I'm looking at this CalDigit card to help spread the workload... have 2 HDDs run off the card and the other 2 HDDs on the cMP internal ports. And have them all in the same RAID 0 configuration I have now. That should raise the ceiling limit to more like 800-900MB/s since I'm splitting the bandwidth between the cMP's native SATA ports and this one, running on its separate PCIe bandwidth.
Seems to make sense in theory. But do you see something that I may not be seeing in this kind of setup?
People were benching 4-digit speeds I think as high as 1500MB/s for a single PCIe storage card and 5900MB/s for the Amfeltec adapter that held 4 cards, but these were synthetic benchmarks. In real life using real applications for real work it seems even with these very fast cards there are other limitations in the system that result in real bandwidth of about 500-600MB/s for write speeds. There are some real-world exceptions that can go faster, like single files with multi-gigabyte size in certain specialized applications, but these exceptions are rare.
So if you are already pushing 550MB/s you are already doing about as well as most real world uses can go and you might not be able to hit your 800-900MB/s goal except in a synthetic benchmark.
It's possible I'm wrong.

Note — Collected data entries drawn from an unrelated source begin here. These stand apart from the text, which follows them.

--- config.mk ---
export PLATFORM = sky130hd
export DESIGN_NAME = can_decoder
export DESIGN_NICKNAME = d
export VERILOG_FILES = /design/src/rtl/can_pkg.sv /design/src/rtl/can_decoder_destuffer.sv /design/src/rtl/can_decoder.sv
export SDC_FILE = /design/constraint.sdc
export NUM_CORES = 1
export LEC_CHECK = 0
export ABC_CLOCK_PERIOD_IN_PS = 4000
export BUFFER_PORTS_ARGS = -buffer_cell sky130_fd_sc_hd__buf_2
export CAP_MARGIN = 40
export CORE_MARGIN = 2
export CORE_UTILIZATION = 34
export CTS_BUF_LIST = sky130_fd_sc_hd__clkbuf_4
export CTS_CLUSTER_DIAMETER = 40
export DETAILED_ROUTE_END_ITERATION = 8
export GPL_ROUTABILITY_DRIVEN = 0
export GPL_TIMING_DRIVEN = 0
export SLEW_MARGIN = 5
export SYNTH_ARGS = -nofsm -noshare
export SYNTH_HDL_FRONTEND = slang
export SYNTH_HIERARCHICAL = 1
export SYNTH_SLANG_ARGS = --single-unit
export TNS_END_PERCENT = 10
--- constraint.sdc ---
create_clock -name clock -period 4 [get_ports clock]
set_input_delay 0.8 -clock clock [delete_from_list [all_inputs] [get_ports clock]]
set_output_delay 0.8 -clock clock [all_outputs]
set_load 0.01 [all_outputs]
--- src/rtl/can_pkg.sv ---
// rtl/can_pkg.sv - shared CAN decoder types, field widths and frame constants
package can_pkg;

  typedef enum logic [4:0] {
    IDLE, ID_A, RTR_SRR, IDE, ID_B, RTR, R1, R0, DLC, DATA,
    CRC, CRC_DELIM, ACK_SLOT, ACK_DELIM, EOF, INTERMISSION, ERROR
  } state_e;

  localparam int ID_A_W           = 11;
  localparam int ID_B_W           = 18;
  localparam int DLC_W            = 4;
  localparam int DATA_W           = 64;
  localparam int CRC_W            = 15;
  localparam int STUFF_LIMIT      = 5;
  localparam int EOF_LEN          = 7;
  localparam int INTERMISSION_LEN = 3;
  localparam int MAX_DATA_BYTES   = 8;

  typedef struct packed {
    logic              sof;
    logic [ID_A_W-1:0] id_a;
    logic              rtr_srr_temp;
    logic              ide;
    logic              rtr;
    logic              srr;
    logic              r1;
    logic              r0;
    logic [ID_B_W-1:0] id_b;
    logic [DLC_W-1:0]  dlc;
    logic [DATA_W-1:0] data;
    logic [CRC_W-1:0]  crc;
    logic              crc_delim;
    logic              ack_slot;
    logic              ack_delim;
  } fields_t;

  // Number of data bits carried by the frame; remote frames carry none and
  // DLC codes above 8 still mean 8 bytes.
  function automatic logic [6:0] data_bits(input logic rtr, input logic [DLC_W-1:0] dlc);
    if (rtr) begin
      return 7'd0;
    end else if (dlc > 4'(MAX_DATA_BYTES)) begin
      return 7'(MAX_DATA_BYTES * 8);
    end else begin
      return {dlc, 3'b000};
    end
  endfunction

endpackage

--- src/rtl/can_decoder_destuffer.sv ---
// rtl/can_decoder_destuffer.sv - sample strobe edge detect and CAN bit destuffing
module can_bit_destuffer
  import can_pkg::*;
(
  input  logic clock,
  input  logic reset,
  input  logic rx_bit_i,
  input  logic sample_point_i,
  input  logic sof_arm_i,
  input  logic destuff_en_i,
  output logic bit_stb_o,
  output logic stuff_bit_o,
  output logic stuff_err_o
);

  logic       sp_q;
  logic       last_q, last_d;
  logic [2:0] run_q, run_d;
  logic       at_limit;

  assign bit_stb_o   = sample_point_i & ~sp_q;
  assign at_limit    = (run_q == 3'(STUFF_LIMIT));
  assign stuff_bit_o = bit_stb_o & destuff_en_i & at_limit & (rx_bit_i != last_q);
  assign stuff_err_o = bit_stb_o & destuff_en_i & at_limit & (rx_bit_i == last_q);

  // Track the current run of equal bits; a stuff bit starts a fresh run of one.
  always_comb begin
    last_d = last_q;
    run_d  = run_q;
    if (bit_stb_o) begin
      if (sof_arm_i && !rx_bit_i) begin
        last_d = 1'b0;
        run_d  = 3'd1;
      end else if (destuff_en_i) begin
        if (at_limit || (rx_bit_i != last_q)) begin
          last_d = rx_bit_i;
          run_d  = 3'd1;
        end else begin
          run_d = run_q + 3'd1;
        end
      end
    end
  end

  // Strobe history and run state registers.
  always_ff @(posedge clock or negedge reset) begin
    if (!reset) begin
      sp_q   <= 1'b0;
      last_q <= 1'b1;
      run_q  <= 3'd0;
    end else begin
      sp_q   <= sample_point_i;
      last_q <= last_d;
      run_q  <= run_d;
    end
  end

endmodule

--- src/rtl/can_decoder.sv ---
// rtl/can_decoder.sv - CAN frame field decoder driven by bit sample strobes
module can_decoder
  import can_pkg::*;
(
  input  logic                clock,
  input  logic                reset,
  input  logic                rx_bit,
  input  logic                sample_point,
  output logic                field_start_of_frame,
  output logic [ID_A_W-1:0]   field_id_a,
  output logic                field_ide,
  output logic                field_rtr,
  output logic                field_srr,
  output logic                field_reserved1,
  output logic                field_reserved0,
  output logic [ID_B_W-1:0]   field_id_b,
  output logic [DLC_W-1:0]    field_dlc,
  output logic [DATA_W-1:0]   field_data,
  output logic [CRC_W-1:0]    field_crc,
  output logic                field_crc_delimiter,
  output logic                field_ack_slot,
  output logic                field_ack_delimiter,
  output logic                rtr_srr_temp
);

  state_e     state_q, state_d;
  logic [6:0] cnt_q, cnt_d, cnt_inc, nbits;
  fields_t    f_q, f_d;
  logic       bit_stb, stuff_bit, stuff_err, sof_arm, destuff_en;

  assign sof_arm    = state_q inside {IDLE, INTERMISSION};
  assign destuff_en = state_q inside {ID_A, RTR_SRR, IDE, ID_B, RTR, R1, R0, DLC, DATA, CRC};
  assign cnt_inc    = cnt_q + 7'd1;
  assign nbits      = data_bits(f_q.rtr, f_q.dlc);

  can_bit_destuffer u_destuffer (
    .clock          (clock),
    .reset          (reset),
    .rx_bit_i       (rx_bit),
    .sample_point_i (sample_point),
    .sof_arm_i      (sof_arm),
    .destuff_en_i   (destuff_en),
    .bit_stb_o      (bit_stb),
    .stuff_bit_o    (stuff_bit),
    .stuff_err_o    (stuff_err)
  );

  // Frame walker: one data bit per strobe, stuff bits skipped, fields shifted MSB first.
  always_comb begin
    state_d = state_q;
    cnt_d   = cnt_q;
    f_d     = f_q;
    if (bit_stb) begin
      if (stuff_err) begin
        state_d = ERROR;
        cnt_d   = '0;
      end else if (!stuff_bit) begin
        unique case (state_q)
          IDLE, INTERMISSION: begin
            if (!rx_bit) begin
              f_d     = '0;
              state_d = ID_A;
              cnt_d   = '0;
            end else if (state_q == INTERMISSION) begin
              if (cnt_q == 7'(INTERMISSION_LEN - 1)) begin
                state_d = IDLE;
                cnt_d   = '0;
              end else cnt_d = cnt_inc;
            end
          end
          ID_A: begin
            f_d.id_a = {f_q.id_a[ID_A_W-2:0], rx_bit};
            if (cnt_q == 7'(ID_A_W - 1)) begin
              state_d = RTR_SRR;
              cnt_d   = '0;
            end else cnt_d = cnt_inc;
          end
          RTR_SRR: begin
            f_d.rtr_srr_temp = rx_bit;
            state_d = IDE;
          end
          IDE: begin
            f_d.ide = rx_bit;
            if (!rx_bit) begin
              f_d.rtr = f_q.rtr_srr_temp;
              f_d.srr = 1'b0;
              state_d = R0;
            end else begin
              f_d.srr = f_q.rtr_srr_temp;
              state_d = ID_B;
            end
          end
          ID_B: begin
            f_d.id_b = {f_q.id_b[ID_B_W-2:0], rx_bit};
            if (cnt_q == 7'(ID_B_W - 1)) begin
              state_d = RTR;
              cnt_d   = '0;
            end else cnt_d = cnt_inc;
          end
          RTR: begin
            f_d.rtr = rx_bit;
            state_d = R1;
          end
          R1: begin
            f_d.r1  = rx_bit;
            state_d = R0;
          end
          R0: begin
            f_d.r0  = rx_bit;
            state_d = DLC;
          end
          DLC: begin
            f_d.dlc = {f_q.dlc[DLC_W-2:0], rx_bit};
            if (cnt_q == 7'(DLC_W - 1)) begin
              cnt_d   = '0;
              state_d = (data_bits(f_q.rtr, f_d.dlc) == 7'd0) ? CRC : DATA;
            end else cnt_d = cnt_inc;
          end
          DATA: begin
            f_d.data = {f_q.data[DATA_W-2:0], rx_bit};
            if (cnt_q == nbits - 7'd1) begin
              state_d = CRC;
              cnt_d   = '0;
            end else cnt_d = cnt_inc;
          end
          CRC: begin
            f_d.crc = {f_q.crc[CRC_W-2:0], rx_bit};
            if (cnt_q == 7'(CRC_W - 1)) begin
              state_d = CRC_DELIM;
              cnt_d   = '0;
            end else cnt_d = cnt_inc;
          end
          CRC_DELIM: begin
            f_d.crc_delim = rx_bit;
            state_d = rx_bit ? ACK_SLOT : ERROR;
          end
          ACK_SLOT: begin
            f_d.ack_slot = rx_bit;
            state_d = ACK_DELIM;
          end
          ACK_DELIM: begin
            f_d.ack_delim = rx_bit;
            state_d = rx_bit ? EOF : ERROR;
          end
          EOF: begin
            if (!rx_bit) begin
              state_d = ERROR;
              cnt_d   = '0;
            end else if (cnt_q == 7'(EOF_LEN - 1)) begin
              state_d = INTERMISSION;
              cnt_d   = '0;
            end else cnt_d = cnt_inc;
          end
          ERROR: begin
            if (!rx_bit) begin
              cnt_d = '0;
            end else if (cnt_q == 7'(EOF_LEN - 1)) begin
              state_d = IDLE;
              cnt_d   = '0;
            end else cnt_d = cnt_inc;
          end
          default: begin
            state_d = IDLE;
            cnt_d   = '0;
          end
        endcase
      end
    end
  end

  // State, bit counter and field registers.
  always_ff @(posedge clock or negedge reset) begin
    if (!reset) begin
      state_q <= IDLE;
      cnt_q   <= '0;
      f_q     <= '0;
    end else begin
      state_q <= state_d;
      cnt_q   <= cnt_d;
      f_q     <= f_d;
    end
  end

  assign field_start_of_frame = f_q.sof;
  assign field_id_a           = f_q.id_a;
  assign field_ide            = f_q.ide;
  assign field_rtr            = f_q.rtr;
  assign field_srr            = f_q.srr;
  assign field_reserved1      = f_q.r1;
  assign field_reserved0      = f_q.r0;
  assign field_id_b           = f_q.id_b;
  assign field_dlc            = f_q.dlc;
  assign field_data           = f_q.data;
  assign field_crc            = f_q.crc;
  assign field_crc_delimiter  = f_q.crc_delim;
  assign field_ack_slot       = f_q.ack_slot;
  assign field_ack_delimiter  = f_q.ack_delim;
  assign rtr_srr_temp         = f_q.rtr_srr_temp;

endmodule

You are doing a strange setup that I haven't seen performance tests for (RAID spread across SATA and PCIe), and maybe that spread will make a difference. Also my information is from older versions of OS X so perhaps the system bottleneck has been reduced or removed by some new feature, for example APFS.
If you do this, I hope you post the results for everyone. I wish you the best, but just in case, prepare yourself for the possibility of little real world difference.